Berlusconi, pm: “A Barbara Guerra villa da 1 milione”

di Redazione Blitz
Pubblicato il 20 Ottobre 2015 13:54 | Ultimo aggiornamento: 20 Ottobre 2015 13:54
Berlusconi, pm: "A Barbara Guerra villa da 1 milione"

Barbara Guerra

MILANO  –   In cambio delle notti trascorse con Silvio Berlusconi l’ex concorrente del reality show La Fattoria, Barbara Guerra, ha ricevuto una villa a Bernareggio (Milano) da un milione di euro, un bilocale in corso Sempione, a Milano, e varie utilità, tra cui 10 mila euro per non deporre al processo escort in corso dinanzi al tribunale di Bari: è quanto ha detto nella requisitoria il pubblico ministero Eugenia Pontassuglia, che ha ricordato “che nella villa di Bernareggio Guerra si è chiusa per non essere rintracciata per deporre a Bari”.

 

Il pm ha detto anche che per la escort Ioana Visan, che ha partecipato ai festini nelle residenze di Berlusconi, l’ex premier provvedeva alle spese di affitto di un appartamento e telefoniche, somme che erano messe a disposizione dal ragioniere Giuseppe Spinelli, mentre le bollette le pagava l’ex consigliere regionale della Lombardia Nicole Minetti.

“Quindi, è la conclusione della pm, Visan e Guerra per avere rapporti sessuali con Berlusconi venivano pagati sia da Berlusconi sia da Gianpaolo Tarantini, che solitamente versava alle ragazze mille euro a prestazione”.

Tarantini, secondo l’accusa, aveva un obiettivo: quello di accreditarsi presso Silvio Berlusconi. Per questo usava le ragazze”, ha detto ancora Pontassuglia nella requisitoria al processo a Tarantini, Sabina Beganovic e ad altre cinque persone accusate, a vario titolo, di associazione per delinquere finalizzata allo sfruttamento, favoreggiamento e induzione alla prostituzione di 26 ragazze portate da Tarantini, tra il 2008 e il 2009, nelle residenze dell’allora premier.

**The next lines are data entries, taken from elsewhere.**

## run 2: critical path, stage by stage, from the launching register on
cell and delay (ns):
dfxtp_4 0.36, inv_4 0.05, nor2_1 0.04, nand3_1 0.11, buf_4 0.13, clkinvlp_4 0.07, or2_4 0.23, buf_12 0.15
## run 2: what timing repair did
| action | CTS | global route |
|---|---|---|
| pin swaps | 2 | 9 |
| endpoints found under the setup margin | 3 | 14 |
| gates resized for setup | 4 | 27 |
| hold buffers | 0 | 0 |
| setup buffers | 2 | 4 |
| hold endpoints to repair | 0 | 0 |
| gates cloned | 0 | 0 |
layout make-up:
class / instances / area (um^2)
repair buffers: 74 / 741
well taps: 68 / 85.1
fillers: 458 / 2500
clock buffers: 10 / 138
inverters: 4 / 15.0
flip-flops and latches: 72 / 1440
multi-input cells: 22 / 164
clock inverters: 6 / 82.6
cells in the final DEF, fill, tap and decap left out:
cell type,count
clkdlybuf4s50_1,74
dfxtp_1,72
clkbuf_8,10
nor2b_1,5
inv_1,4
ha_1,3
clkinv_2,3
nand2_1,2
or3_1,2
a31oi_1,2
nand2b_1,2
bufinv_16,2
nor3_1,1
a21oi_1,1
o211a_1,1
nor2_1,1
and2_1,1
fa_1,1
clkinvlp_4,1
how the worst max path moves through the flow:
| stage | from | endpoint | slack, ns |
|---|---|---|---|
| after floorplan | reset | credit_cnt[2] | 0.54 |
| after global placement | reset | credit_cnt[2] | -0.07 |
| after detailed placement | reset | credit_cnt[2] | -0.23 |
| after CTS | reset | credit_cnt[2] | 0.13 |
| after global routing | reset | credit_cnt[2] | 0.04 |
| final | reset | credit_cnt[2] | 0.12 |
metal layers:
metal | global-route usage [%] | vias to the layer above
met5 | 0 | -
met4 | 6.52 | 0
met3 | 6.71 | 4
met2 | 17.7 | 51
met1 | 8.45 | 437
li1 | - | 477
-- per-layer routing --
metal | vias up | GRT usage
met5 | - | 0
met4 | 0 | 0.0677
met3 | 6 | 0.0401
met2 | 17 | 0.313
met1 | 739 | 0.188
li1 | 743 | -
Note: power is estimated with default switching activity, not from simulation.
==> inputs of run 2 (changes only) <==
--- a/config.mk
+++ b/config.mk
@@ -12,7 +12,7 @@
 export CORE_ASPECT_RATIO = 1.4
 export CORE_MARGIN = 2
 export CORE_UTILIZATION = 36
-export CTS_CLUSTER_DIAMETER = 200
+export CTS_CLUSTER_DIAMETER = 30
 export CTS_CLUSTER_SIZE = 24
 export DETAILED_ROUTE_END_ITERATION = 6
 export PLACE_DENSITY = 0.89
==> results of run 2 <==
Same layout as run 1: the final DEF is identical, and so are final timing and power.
$ cat src/rtl/divider_pkg.sv
// -----------------------------------------------------------------------------
// divider_pkg
// Shared types and helpers for the DIV/IDIV sequential divider.
//   DivState_t     - controller states (IDLE, PREP, DIVIDE, FIXUP)
//   DIV_ITER_WORD  - iterations for a DX:AX / r16 divide
//   DIV_ITER_BYTE  - iterations for an AX / r8 divide
//   DIV_CNT_W      - width of the iteration counter
//   restore_step() - one restoring shift-subtract step
// -----------------------------------------------------------------------------
package divider_pkg;

   localparam int DIV_CNT_W = 5;

   localparam logic [DIV_CNT_W-1:0] DIV_ITER_WORD = 5'd16;
   localparam logic [DIV_CNT_W-1:0] DIV_ITER_BYTE = 5'd8;

   typedef enum logic [1:0] {
      IDLE   = 2'd0,
      PREP   = 2'd1,
      DIVIDE = 2'd2,
      FIXUP  = 2'd3
   } DivState_t;

   // Partial remainder plus a shift register that feeds dividend bits out of
   // its MSB and collects quotient bits into its LSB.
   typedef struct packed {
      logic [15:0] rem;
      logic [15:0] shr;
   } DivStep_t;

   // Restoring step. The partial remainder is always below the divisor, so
   // the 17-bit trial value never overflows and the result fits 16 bits.
   function automatic DivStep_t restore_step(
      input logic [15:0] rem,
      input logic [15:0] shr,
      input logic [15:0] dvs
   );
      DivStep_t    res;
      logic [16:0] trial;
      logic [16:0] diff;
      trial = {rem, shr[15]};
      diff  = trial - {1'b0, dvs};
      if (trial >= {1'b0, dvs}) begin
         res.rem = diff[15:0];
         res.shr = {shr[14:0], 1'b1};
      end else begin
         res.rem = trial[15:0];
         res.shr = {shr[14:0], 1'b0};
      end
      return res;
   endfunction

endpackage

$ cat src/rtl/divider.sv
// -----------------------------------------------------------------------------
// divider
// Multi-cycle 8086-style DIV/IDIV unit, one quotient bit per clock.
// Ports:
//   clk        - clock, all state on rising edge
//   reset_n    - asynchronous active-low reset
//   start      - begin a divide (only honoured in IDLE)
//   is_8_bit   - 1: AX / r8, 0: DX:AX / r16
//   is_signed  - 1: IDIV, 0: DIV
//   dividend   - [31:0] word mode, [15:0] byte mode
//   divisor    - [15:0] word mode, [7:0] byte mode
//   quotient   - result (byte mode upper byte is 0), held until next completion
//   remainder  - result (byte mode upper byte is 0), held until next completion
//   complete   - one-cycle pulse, results valid while high
//   error      - divide error, qualified by complete
//   busy       - high whenever not IDLE
// -----------------------------------------------------------------------------
module divider
   import divider_pkg::*;
(
   input  logic        clk,
   input  logic        reset_n,
   input  logic        start,
   input  logic        is_8_bit,
   input  logic        is_signed,
   input  logic [31:0] dividend,
   input  logic [15:0] divisor,
   output logic [15:0] quotient,
   output logic [15:0] remainder,
   output logic        complete,
   output logic        error,
   output logic        busy
);

   DivState_t             state_q, state_d;
   logic [DIV_CNT_W-1:0]  cnt_q, cnt_d;
   logic [31:0]           dvd_q, dvd_d;
   logic [15:0]           dvs_q, dvs_d;
   logic                  is8_q, is8_d;
   logic                  sgn_q, sgn_d;
   logic                  qneg_q, qneg_d;
   logic                  rneg_q, rneg_d;
   logic [15:0]           rem_q, rem_d;
   logic [15:0]           shr_q, shr_d;
   logic [15:0]           quot_q, quot_d;
   logic [15:0]           remo_q, remo_d;
   logic                  err_q, err_d;
   logic                  cmpl_q, cmpl_d;

   // Operand conditioning used in PREP (signs only count for IDIV)
   logic                  dvd_neg_s, dvs_neg_s;
   logic [31:0]           dvd_mag_w_s;
   logic [15:0]           dvd_mag_b_s;
   logic [15:0]           dvs_mag_w_s;
   logic [7:0]            dvs_mag_b_s;
   logic [15:0]           hi_s, lo_s, mag_dvs_s;
   logic                  uov_s, sov_s, prep_err_s;
   DivStep_t              step_s;
   logic [15:0]           q_w_s, r_w_s;
   logic [7:0]            q_b_s, r_b_s;

   assign dvd_neg_s   = sgn_q & (is8_q ? dvd_q[15] : dvd_q[31]);
   assign dvs_neg_s   = sgn_q & (is8_q ? dvs_q[7]  : dvs_q[15]);
   assign dvd_mag_w_s = dvd_neg_s ? (32'd0 - dvd_q)       : dvd_q;
   assign dvd_mag_b_s = dvd_neg_s ? (16'd0 - dvd_q[15:0]) : dvd_q[15:0];
   assign dvs_mag_w_s = dvs_neg_s ? (16'd0 - dvs_q)       : dvs_q;
   assign dvs_mag_b_s = dvs_neg_s ? (8'd0 - dvs_q[7:0])   : dvs_q[7:0];

   // Divide starts with the high half already in the partial remainder, so
   // only N steps are needed; byte mode left-aligns its low byte in shr.
   assign hi_s      = is8_q ? {8'h00, dvd_mag_b_s[15:8]}   : dvd_mag_w_s[31:16];
   assign lo_s      = is8_q ? {dvd_mag_b_s[7:0], 8'h00}    : dvd_mag_w_s[15:0];
   assign mag_dvs_s = is8_q ? {8'h00, dvs_mag_b_s}         : dvs_mag_w_s;

   // |q| > 0x7FFF (0x7F) exactly when |dividend| >= |divisor| << 15 (<< 7);
   // this also rejects -32768 / -128 like the 8086 does.
   assign uov_s      = (hi_s >= mag_dvs_s);
   assign sov_s      = is8_q ? (dvd_mag_b_s >= {1'b0, dvs_mag_b_s, 7'd0})
                             : (dvd_mag_w_s >= {1'b0, dvs_mag_w_s, 15'd0});
   assign prep_err_s = (mag_dvs_s == 16'd0) | uov_s | (sgn_q & sov_s);

   assign step_s = restore_step(rem_q, shr_q, dvs_q);

   // Sign fixup: truncation toward zero, remainder follows the dividend
   assign q_w_s = qneg_q ? (16'd0 - shr_q)      : shr_q;
   assign q_b_s = qneg_q ? (8'd0 - shr_q[7:0])  : shr_q[7:0];
   assign r_w_s = rneg_q ? (16'd0 - rem_q)      : rem_q;
   assign r_b_s = rneg_q ? (8'd0 - rem_q[7:0])  : rem_q[7:0];

   // Next-state and datapath control
   always_comb begin
      state_d = state_q;
      cnt_d   = cnt_q;
      dvd_d   = dvd_q;
      dvs_d   = dvs_q;
      is8_d   = is8_q;
      sgn_d   = sgn_q;
      qneg_d  = qneg_q;
      rneg_d  = rneg_q;
      rem_d   = rem_q;
      shr_d   = shr_q;
      quot_d  = quot_q;
      remo_d  = remo_q;
      err_d   = err_q;
      cmpl_d  = 1'b0;
      case (state_q)
         IDLE: begin
            if (start) begin
               dvd_d   = dividend;
               dvs_d   = divisor;
               is8_d   = is_8_bit;
               sgn_d   = is_signed;
               state_d = PREP;
            end else begin
               state_d = IDLE;
            end
         end
         PREP: begin
            if (prep_err_s) begin
               quot_d  = 16'd0;
               remo_d  = 16'd0;
               err_d   = 1'b1;
               cmpl_d  = 1'b1;
               cnt_d   = '0;
               state_d = IDLE;
            end else begin
               rem_d   = hi_s;
               shr_d   = lo_s;
               dvs_d   = mag_dvs_s;
               qneg_d  = dvd_neg_s ^ dvs_neg_s;
               rneg_d  = dvd_neg_s;
               cnt_d   = is8_q ? DIV_ITER_BYTE : DIV_ITER_WORD;
               state_d = DIVIDE;
            end
         end
         DIVIDE: begin
            rem_d = step_s.rem;
            shr_d = step_s.shr;
            cnt_d = cnt_q - 5'd1;
            if (cnt_q == 5'd1) begin
               state_d = FIXUP;
            end else begin
               state_d = DIVIDE;
            end
         end
         FIXUP: begin
            quot_d  = is8_q ? {8'h00, q_b_s} : q_w_s;
            remo_d  = is8_q ? {8'h00, r_b_s} : r_w_s;
            err_d   = 1'b0;
            cmpl_d  = 1'b1;
            cnt_d   = '0;
            state_d = IDLE;
         end
         default: begin
            cnt_d   = '0;
            state_d = IDLE;
         end
      endcase
   end

   // State and datapath registers
   always_ff @(posedge clk or negedge reset_n) begin
      if (!reset_n) begin
         state_q <= IDLE;
         cnt_q   <= '0;
         dvd_q   <= 32'd0;
         dvs_q   <= 16'd0;
         is8_q   <= 1'b0;
         sgn_q   <= 1'b0;
         qneg_q  <= 1'b0;
         rneg_q  <= 1'b0;
         rem_q   <= 16'd0;
         shr_q   <= 16'd0;
         quot_q  <= 16'd0;
         remo_q  <= 16'd0;
         err_q   <= 1'b0;
         cmpl_q  <= 1'b0;
      end else begin
         state_q <= state_d;
         cnt_q   <= cnt_d;
         dvd_q   <= dvd_d;
         dvs_q   <= dvs_d;
         is8_q   <= is8_d;
         sgn_q   <= sgn_d;
         qneg_q  <= qneg_d;
         rneg_q  <= rneg_d;
         rem_q   <= rem_d;
         shr_q   <= shr_d;
         quot_q  <= quot_d;
         remo_q  <= remo_d;
         err_q   <= err_d;
         cmpl_q  <= cmpl_d;
      end
   end

   assign quotient  = quot_q;
   assign remainder = remo_q;
   assign error     = err_q;
   assign complete  = cmpl_q;
   assign busy      = (state_q != IDLE);

endmodule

L’imprenditore pugliese inoltre, secondo le ricostruzioni dei pm, voleva candidarsi con Forza Italia alle elezioni europee del 2009 e, attraverso Berlusconi, fare affari con la Protezione civile e Finmeccanica. Quindi, per entrare nei favori dell’ex presidente del Consiglio, si rivolgeva a “ragazze da combattimento”.